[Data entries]
........

==> v37 <==
Design top, start of the top module:
module top(input clk, rst_raw, up, left, right, down, 
           input [15:0]switches, output dp,a,b,c,d,e,f,g, output [3:0]anode,
           output load_done, output reg fsm_done);
    wire [7:0] A, B;     
    wire [3:0] init_ram_addr, fsm_ram_addr, ram_addr;    
    wire [1:0] rf_w_addr;
    wire rf_w_en;
    wire ram_w_en, init_ram_w_en, fsm_ram_w_en;    
    wire [1:0] reg_r_addr1, reg_r_addr2, reg_r_addr3, reg_r_addr4;
    wire [7:0] init_w_ram_data, fsm_w_ram_data, 
               w_ram_data, r_ram_data;   
    wire acc_en, acc_clear;
    wire done;
    wire [3:0] pp0, pp1;  
    wire [1:0] A1, A2, B1, B2;   
    wire [4:0] acc;  
    wire [4:0] C11, C12, C21, C22;   
    wire up_clean, left_clean, rst, right_clean, down_clean;    
    reg load_en;
    reg load_button;     
    reg start_button;    
    reg C11_button, C12_button, C21_button, C22_button;  
    reg display;     
    debouncer udb(.clk(clk), .raw(up), .clean(up_clean)); 
    debouncer ldb(.clk(clk), .raw(left), .clean(left_clean)); 
    debouncer cdb(.clk(clk), .raw(rst_raw), .clean(rst));  
    debouncer rdb(.clk(clk), .raw(right), .clean(right_clean)); 
    debouncer ddb(.clk(clk), .raw(down), .clean(down_clean)); 
    load_RAM init(.clk(clk), 
                  .rst(rst), 
                  .en(load_en), 
                  .button(load_button), 
                  .matrices(switches), 
                  .write_en(init_ram_w_en), 
                  .done(load_done), 
                  .ram_addr(init_ram_addr),
                  .w_ram_data(init_w_ram_data));   
    controller fsm(.clk(clk),
                   .rst(rst),
                   .start(start_button),
                   .acc(acc),
                   .ram_addr(fsm_ram_addr),
                   .rf_w_addr(rf_w_addr),
                   .ram_w_en(fsm_ram_w_en), 
                   .rf_w_en(rf_w_en), 
                   .w_ram_data(fsm_w_ram_data), 
                   .reg_r_addr1(reg_r_addr1), 
                   .reg_r_addr2(reg_r_addr2), 
                   .reg_r_addr3(reg_r_addr3), 
                   .reg_r_addr4(reg_r_addr4),
                   .acc_en(acc_en),
                   .acc_clear(acc_clear),
                   .done(done),
                   .C11(C11), 
  ...
==> flow/config.mk <==
export PLATFORM = sky130hd
export DESIGN_NAME = top
export DESIGN_NICKNAME = top
export VERILOG_FILES = /design/flow/design.v
export SDC_FILE = /design/flow/constraint.sdc
export NUM_CORES = 4
export LEC_CHECK = 0
export ABC_AREA = 1
export CAP_MARGIN = 20
export CORE_MARGIN = 2
export CORE_UTILIZATION = 72
export CTS_CLUSTER_DIAMETER = 396
export CTS_CLUSTER_SIZE = 21
export HOLD_SLACK_MARGIN = 0.29
export PLACE_DENSITY_LB_ADDON = 0.16
export SETUP_SLACK_MARGIN = 0.37
export SLEW_MARGIN = 20
==> flow/constraint.sdc <==
create_clock -name core_clock -period 2.43 [get_ports {clk}]
set_input_delay 0.4860 -clock core_clock [delete_from_list [all_inputs] [get_ports {clk}]]
set_output_delay 0.4860 -clock core_clock [all_outputs]
set_load 0.01 [all_outputs]
run.sh (not shown) runs the stock make flow with config.mk's settings and CLKGATE_MAP_FILE=.
==> v22 (differences from v37) <==
==> flow/config.mk (replaced) <==
export PLATFORM = sky130hd
export DESIGN_NAME = top
export DESIGN_NICKNAME = top
export VERILOG_FILES = /design/flow/design.v
export SDC_FILE = /design/flow/constraint.sdc
export NUM_CORES = 4
export LEC_CHECK = 0
export ABC_AREA = 1
export CAP_MARGIN = 20
export CORE_MARGIN = 2
export CORE_UTILIZATION = 72
export CTS_CLUSTER_DIAMETER = 311
export CTS_CLUSTER_SIZE = 100
export PLACE_DENSITY_LB_ADDON = 0.0
export SETUP_SLACK_MARGIN = 0.41
export SLEW_MARGIN = 20
==> flow/constraint.sdc (replaced) <==
create_clock -name core_clock -period 1.94 [get_ports {clk}]
set_input_delay 0.3880 -clock core_clock [delete_from_list [all_inputs] [get_ports {clk}]]
set_output_delay 0.3880 -clock core_clock [all_outputs]
set_load 0.01 [all_outputs]
==> v20 (differences from v37) <==
--- a/flow/config.mk
+++ b/flow/config.mk
@@ -9,9 +9,11 @@
 export CAP_MARGIN = 20
 export CORE_MARGIN = 2
 export CORE_UTILIZATION = 72
-export CTS_CLUSTER_DIAMETER = 396
-export CTS_CLUSTER_SIZE = 21
+export CTS_CLUSTER_DIAMETER = 224
+export CTS_CLUSTER_SIZE = 14
+export GPL_ROUTABILITY_DRIVEN = 0
 export HOLD_SLACK_MARGIN = 0.29
+export MIN_ROUTING_LAYER = met1
 export PLACE_DENSITY_LB_ADDON = 0.16
-export SETUP_SLACK_MARGIN = 0.37
-export SLEW_MARGIN = 20
+export SETUP_SLACK_MARGIN = 0.62
+export SLEW_MARGIN = 40
==> flow/constraint.sdc (replaced) <==
create_clock -name core_clock -period 2.39 [get_ports {clk}]
set_input_delay 0.4780 -clock core_clock [delete_from_list [all_inputs] [get_ports {clk}]]
set_output_delay 0.4780 -clock core_clock [all_outputs]
set_load 0.01 [all_outputs]
==> results <==
In die size, v20 and v22 do not differ. In synthesized cell count, v22 and v37 do not differ. v22 did not get past clock tree synthesis. v37 ran to the end with no violations. v20 ended with an error in global routing. Synthesized area is the same in v37 and v20.


==> run a <==
top again, from the RTL that the note above started with.
==> flow/config.mk <==
export PLATFORM = sky130hd
export DESIGN_NAME = top
export DESIGN_NICKNAME = top
export VERILOG_FILES = /design/flow/design.v
export SDC_FILE = /design/flow/constraint.sdc
export NUM_CORES = 4
export LEC_CHECK = 0
export ABC_AREA = 1
export CAP_MARGIN = 20
export CORE_ASPECT_RATIO = 0.69
export CORE_MARGIN = 2
export CORE_UTILIZATION = 72
export CTS_CLUSTER_DIAMETER = 400
export CTS_CLUSTER_SIZE = 100
export PLACE_DENSITY_LB_ADDON = 0.0
export SETUP_SLACK_MARGIN = 0.57
export SLEW_MARGIN = 20
export TNS_END_PERCENT = 15
==> flow/constraint.sdc <==
create_clock -name core_clock -period 1.94 [get_ports {clk}]
set_input_delay 0.3880 -clock core_clock [delete_from_list [all_inputs] [get_ports {clk}]]
set_output_delay 0.3880 -clock core_clock [all_outputs]
set_load 0.01 [all_outputs]
==> run b: changes against run a <==
==> flow/config.mk (replaced) <==
export PLATFORM = sky130hd
export DESIGN_NAME = top
export DESIGN_NICKNAME = top
export VERILOG_FILES = /design/flow/design.v
export SDC_FILE = /design/flow/constraint.sdc
export NUM_CORES = 4
export LEC_CHECK = 0
export ABC_AREA = 1
export CAP_MARGIN = 0
export CORE_MARGIN = 2
export CORE_UTILIZATION = 72
export CTS_CLUSTER_DIAMETER = 372
export CTS_CLUSTER_SIZE = 10
export PLACE_DENSITY_LB_ADDON = 0.01
export SETUP_SLACK_MARGIN = 0.33
export SLEW_MARGIN = 20
==> flow/constraint.sdc (replaced) <==
create_clock -name core_clock -period 2.43 [get_ports {clk}]
set_input_delay 0.4860 -clock core_clock [delete_from_list [all_inputs] [get_ports {clk}]]
set_output_delay 0.4860 -clock core_clock [all_outputs]
set_load 0.01 [all_outputs]
==> run c: changes against run a <==
==> flow/config.mk (replaced) <==
export PLATFORM = sky130hd
export DESIGN_NAME = top
export DESIGN_NICKNAME = top
export VERILOG_FILES = /design/flow/design.v
export SDC_FILE = /design/flow/constraint.sdc
export NUM_CORES = 4
export LEC_CHECK = 0
export CAP_MARGIN = 20
export CORE_MARGIN = 2
export CORE_UTILIZATION = 64
export SLEW_MARGIN = 20
==> flow/constraint.sdc (replaced) <==
create_clock -name core_clock -period 4.45 [get_ports {clk}]
set_input_delay 0.8900 -clock core_clock [delete_from_list [all_inputs] [get_ports {clk}]]
set_output_delay 0.8900 -clock core_clock [all_outputs]
set_load 0.01 [all_outputs]
==> run d: changes against run a <==
==> flow/config.mk (replaced) <==
export PLATFORM = sky130hd
export DESIGN_NAME = top
export DESIGN_NICKNAME = top
export VERILOG_FILES = /design/flow/design.v
export SDC_FILE = /design/flow/constraint.sdc
export NUM_CORES = 4
export LEC_CHECK = 0
export CAP_MARGIN = 20
export CORE_MARGIN = 2
export CORE_UTILIZATION = 70
export CTS_CLUSTER_DIAMETER = 374
export CTS_CLUSTER_SIZE = 13
export SETUP_SLACK_MARGIN = -0.66
export SLEW_MARGIN = 20
==> flow/constraint.sdc (replaced) <==
create_clock -name core_clock -period 6.44 [get_ports {clk}]
set_input_delay 1.2880 -clock core_clock [delete_from_list [all_inputs] [get_ports {clk}]]
set_output_delay 1.2880 -clock core_clock [all_outputs]
set_load 0.01 [all_outputs]
==> comparison <==
The highest wire length belongs to run b, the lowest to run d.
Between run c and run d, the lower final area is in run d (gap about 2.2%, measured against run d).
Run d finished with timing, DRC and antenna clean. Run c went through all stages and came out clean. Run b passed the timing, DRC and antenna checks. Run a did not get past clock tree synthesis (4_1_cts), error DPL-0033.
First-iteration DRC count, lowest first: run d, run c, run b.
Between run b and run c, the lower power is in run c (gap about 100%, measured against run c).
Setup slack: run d > run c > run b.
The lowest via count belongs to run c, the highest to run b.


==> inputs of 11-27 <==
top again, from the RTL that the note above started with.
==> flow/config.mk <==
export PLATFORM = sky130hd
export DESIGN_NAME = top
export DESIGN_NICKNAME = top
export VERILOG_FILES = /design/flow/design.v
export SDC_FILE = /design/flow/constraint.sdc
export NUM_CORES = 4
export LEC_CHECK = 0
export ABC_AREA = 1
export CAP_MARGIN = 35
export CELL_PAD_IN_SITES_DETAIL_PLACEMENT = 2
export CELL_PAD_IN_SITES_GLOBAL_PLACEMENT = 1
export CORE_ASPECT_RATIO = 1.5
export CORE_MARGIN = 4
export CORE_UTILIZATION = 40
export CTS_CLUSTER_SIZE = 33
export GPL_ROUTABILITY_DRIVEN = 1
export GPL_TIMING_DRIVEN = 0
export MIN_ROUTING_LAYER = met2
export PLACE_DENSITY_LB_ADDON = 0.04
export SLEW_MARGIN = 20
==> flow/constraint.sdc <==
create_clock -name core_clock -period 3.21 [get_ports {clk}]
set_input_delay 0.6420 -clock core_clock [delete_from_list [all_inputs] [get_ports {clk}]]
set_output_delay 0.6420 -clock core_clock [all_outputs]
set_load 0.01 [all_outputs]
==> inputs of 07-06, as changes to 11-27 <==
ABC_AREA = unset   (was 1)
CAP_MARGIN = 20   (was 35)
CELL_PAD_IN_SITES_DETAIL_PLACEMENT = unset   (was 2)
CELL_PAD_IN_SITES_GLOBAL_PLACEMENT = unset   (was 1)
CORE_ASPECT_RATIO = unset   (was 1.5)
CORE_MARGIN = 2   (was 4)
CTS_CLUSTER_SIZE = unset   (was 33)
GPL_ROUTABILITY_DRIVEN = unset   (was 1)
GPL_TIMING_DRIVEN = unset   (was 0)
MIN_ROUTING_LAYER = unset   (was met2)
PLACE_DENSITY_LB_ADDON = unset   (was 0.04)
==> flow/constraint.sdc (replaced) <==
create_clock -name core_clock -period 4.46 [get_ports {clk}]
set_input_delay 0.8920 -clock core_clock [delete_from_list [all_inputs] [get_ports {clk}]]
set_output_delay 0.8920 -clock core_clock [all_outputs]
set_load 0.01 [all_outputs]
==> comparison <==
07-06 produced a clean layout. 11-27 passed the timing, DRC and antenna checks. In 07-06 the die area is lower than in 11-27, by about 2.5%. Via count: 11-27 is larger than 07-06 (about 60%). Clock-buffer cell count: 11-27 is higher than 07-06 (3). In first-iteration DRC count, 11-27 is at 2.8 times the value of 07-06. Wire length: 07-06 is smaller than 11-27 (about 33%). Between 11-27 and 07-06, the lower sequential share of layout area is in 07-06 (gap 0.30 points).


==> juniper: inputs <==
top again, from the RTL that the note above started with.
// top
module top(input clk, rst_raw, up, left, right, down, 
           input [15:0]switches, output dp,a,b,c,d,e,f,g, output [3:0]anode,
           output load_done, output reg fsm_done);
clock: 2.36 ns
lec_check: 0
abc_area: 1
cap_margin: 20
core_margin: 2
core_utilization: 72
cts_cluster_diameter: 224
cts_cluster_size: 14
gpl_routability_driven: 0
min_routing_layer: met1
place_density_lb_addon: 0.16
setup_slack_margin: 0.3
slew_margin: 40
==> onyx (differences from juniper) <==
Settings changed: ABC_AREA 1 to not set, CTS_CLUSTER_DIAMETER 224 to not set, CTS_CLUSTER_SIZE 14 to 21, GPL_ROUTABILITY_DRIVEN 0 to not set, MIN_ROUTING_LAYER met1 to not set, PLACE_DENSITY_LB_ADDON 0.16 to not set, SETUP_SLACK_MARGIN 0.3 to not set, SLEW_MARGIN 40 to 20.
==> flow/constraint.sdc (replaced) <==
create_clock -name core_clock -period 2.43 [get_ports {clk}]
set_input_delay 0.4860 -clock core_clock [delete_from_list [all_inputs] [get_ports {clk}]]
set_output_delay 0.4860 -clock core_clock [all_outputs]
set_load 0.01 [all_outputs]
==> willow (differences from juniper) <==
Settings changed: ABC_AREA 1 to not set, CAP_MARGIN 20 to 40, CORE_UTILIZATION 72 to 71, CTS_CLUSTER_DIAMETER 224 to not set, CTS_CLUSTER_SIZE 14 to 19, GPL_ROUTABILITY_DRIVEN 0 to not set, MIN_ROUTING_LAYER met1 to not set, PLACE_DENSITY_LB_ADDON 0.16 to not set, SETUP_SLACK_MARGIN 0.3 to not set, SLEW_MARGIN 40 to 20.
==> flow_metrics.py <==
# Auto-generated metrics
metrics = {
    "route": {
        "drt_iter0_markers": 892,
    },
    "floorplan": {
        "n_tap_cell": 211,
        "die_area_um2": 16790,
    },
    "hold_path": {
        "hold_start": "fsm.PS[6]",
        "hold-path-cell-count": 2,
    },
    "status": {
        "outcome": "no timing/DRC/antenna violations",
    },
}
-- figures above: juniper

==> flow_metrics.py <==
# Auto-generated metrics
metrics = {
    "setup_path": {
        "cp.depth": 9,
    },
    "floorplan": {
        "die_area_um2": 17160,
        "n_tap_cell": 216,
    },
    "route": {
        "drt_iter0_markers": 773,
    },
    "hold_path": {
        "hold_start": "seg.ctrl.PS[0]",
    },
    "status": {
        "check.faults": "setup timing",
        "outcome": "failed layout checks",
    },
    "final_timing": {
        "setup_slack_ns": -0.01876,
        "setup_viol": 1,
    },
    "power_and_ir_drop": {
        "switching_share_pct": 38.69,
    },
    "placement": {
        "hpwl_um": 17460,
    },
}
-- figures above: onyx

==> flow_metrics.py <==
# Auto-generated metrics
metrics = {
    "route": {
        "drt_iter0_markers": 678,
        "antenna_left": 0,
    },
    "synth": {
        "synthArstFlopShare_pct": 0,
        "synth_top_cell_by_count": "nor2_1",
        "syn_area_um2": 11610,
    },
    "hold_path": {
        "hold_start": "seg.ctrl.PS[0]",
        "hold-path-cell-count": 1,
    },
    "floorplan": {
        "die_area_um2": 17390,
    },
    "status": {
        "outcome": "no timing/DRC/antenna violations",
    },
}
-- figures above: willow



==> trial 52 <==
top again, from the RTL that the note above started with.
clock: 7.52 ns
lec_check: 0
abc_area: 1
cap_margin: 25
core_aspect_ratio: 1.42
core_margin: 2
core_utilization: 50
cts_cluster_diameter: 221
gpl_routability_driven: 0
hold_slack_margin: 0.15
max_routing_layer: met4
min_routing_layer: met2
place_density_lb_addon: 0.16
setup_slack_margin: 1.44
slew_margin: 40
==> inputs of build 74, as changes to trial 52 <==
==> flow/config.mk (replaced) <==
export PLATFORM = sky130hd
export DESIGN_NAME = top
export DESIGN_NICKNAME = top
export VERILOG_FILES = /design/flow/design.v
export SDC_FILE = /design/flow/constraint.sdc
export NUM_CORES = 4
export LEC_CHECK = 0
export ABC_AREA = 1
export CAP_MARGIN = 25
export CELL_PAD_IN_SITES_DETAIL_PLACEMENT = 1
export CORE_ASPECT_RATIO = 1.42
export CORE_MARGIN = 5
export CORE_UTILIZATION = 51
export CTS_CLUSTER_DIAMETER = 221
export GPL_ROUTABILITY_DRIVEN = 0
export GPL_TIMING_DRIVEN = 1
export MAX_ROUTING_LAYER = met4
export MIN_ROUTING_LAYER = met2
export PLACE_DENSITY_LB_ADDON = 0.16
export SETUP_SLACK_MARGIN = 1.49
export SLEW_MARGIN = 30
==> inputs of trial 56, as changes to trial 52 <==
==> flow/config.mk (replaced) <==
export PLATFORM = sky130hd
export DESIGN_NAME = top
export DESIGN_NICKNAME = top
export VERILOG_FILES = /design/flow/design.v
export SDC_FILE = /design/flow/constraint.sdc
export NUM_CORES = 4
export LEC_CHECK = 0
export CAP_MARGIN = 20
export CORE_MARGIN = 2
export CORE_UTILIZATION = 72
export CTS_CLUSTER_DIAMETER = 224
export CTS_CLUSTER_SIZE = 14
export GPL_ROUTABILITY_DRIVEN = 0
export MIN_ROUTING_LAYER = met1
export PLACE_DENSITY_LB_ADDON = 0.16
export SLEW_MARGIN = 40
==> flow/constraint.sdc (replaced) <==
create_clock -name core_clock -period 3.05 [get_ports {clk}]
set_input_delay 0.6100 -clock core_clock [delete_from_list [all_inputs] [get_ports {clk}]]
set_output_delay 0.6100 -clock core_clock [all_outputs]
set_load 0.01 [all_outputs]
==> inputs of build 45, as changes to trial 52 <==
--- a/flow/config.mk
+++ b/flow/config.mk
@@ -9,12 +9,12 @@
 export CAP_MARGIN = 25
 export CORE_ASPECT_RATIO = 1.42
-export CORE_MARGIN = 2
+export CORE_MARGIN = 5
 export CORE_UTILIZATION = 50
 export CTS_CLUSTER_DIAMETER = 221
 export GPL_ROUTABILITY_DRIVEN = 0
-export HOLD_SLACK_MARGIN = 0.15
+export GPL_TIMING_DRIVEN = 0
 export MAX_ROUTING_LAYER = met4
 export MIN_ROUTING_LAYER = met2
 export PLACE_DENSITY_LB_ADDON = 0.16
 export SETUP_SLACK_MARGIN = 1.44
-export SLEW_MARGIN = 40
+export SLEW_MARGIN = 30
==> comparison table <==
Crit path to: trial 56 udb.counter[7]; build 45 cdb.counter[7]; trial 52 rdb.counter[7]; build 74 cdb.counter[7]
Worst slack on hold paths: trial 56 0.4663 ns; build 45 0.4228 ns; trial 52 0.4194 ns; build 74 0.4331 ns
Area occupied by registers: trial 56 0.005449 mm^2; build 45 0.005445 mm^2; trial 52 0.005446 mm^2; build 74 0.005446 mm^2
DP Area: trial 56 0.01224 mm^2; build 45 0.01207 mm^2; trial 52 0.01196 mm^2; build 74 0.01196 mm^2
Drt first-iter violations: trial 56 865; build 45 2120; trial 52 2212; build 74 2206
Net switching component of the power: trial 56 5561 uW; build 45 2478 uW; trial 52 2471 uW; build 74 2609 uW
Combinational fraction of the cell area: trial 56 0.4475; build 45 0.4106; trial 52 0.4103; build 74 0.4144
Result of the run: trial 56 finished clean; build 45 complete, but fails checks; trial 52 finished clean; build 74 finished clean
Layout check failures: trial 56 -; build 45 design-rule violations; trial 52 -; build 74 -
Fill count: trial 56 976; build 45 2090; trial 52 2118; build 74 2675
Switch share: trial 56 0.3920; build 45 0.4154; trial 52 0.4097; build 74 0.4317
Synth top cell by count: trial 56 nor2_1; build 45 nand2_1; trial 52 nand2_1; build 74 nand2_1
Global-route wire length before repair: trial 56 39450 um; build 45 41050 um; trial 52 39320 um; build 74 47440 um
WHS Endpoint: trial 56 fsm.PS[0]; build 45 fsm.PS[3]; trial 52 fsm.PS[10]; build 74 fsm.PS[3]
Gate power share: trial 56 0.428; build 45 0.434; trial 52 0.416; build 74 0.437
Power is estimated from default activity; no workload was simulated.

........

## What the exercise asks
Return the entries exactly through the "wire [4:0] C11, C12, C21, C22;" line.

## The answer
==> v37 <==
Design top, start of the top module:
module top(input clk, rst_raw, up, left, right, down, 
           input [15:0]switches, output dp,a,b,c,d,e,f,g, output [3:0]anode,
           output load_done, output reg fsm_done);
    wire [7:0] A, B;     
    wire [3:0] init_ram_addr, fsm_ram_addr, ram_addr;    
    wire [1:0] rf_w_addr;
    wire rf_w_en;
    wire ram_w_en, init_ram_w_en, fsm_ram_w_en;    
    wire [1:0] reg_r_addr1, reg_r_addr2, reg_r_addr3, reg_r_addr4;
    wire [7:0] init_w_ram_data, fsm_w_ram_data, 
               w_ram_data, r_ram_data;   
    wire acc_en, acc_clear;
    wire done;
    wire [3:0] pp0, pp1;  
    wire [1:0] A1, A2, B1, B2;   
    wire [4:0] acc;  
    wire [4:0] C11, C12, C21, C22;   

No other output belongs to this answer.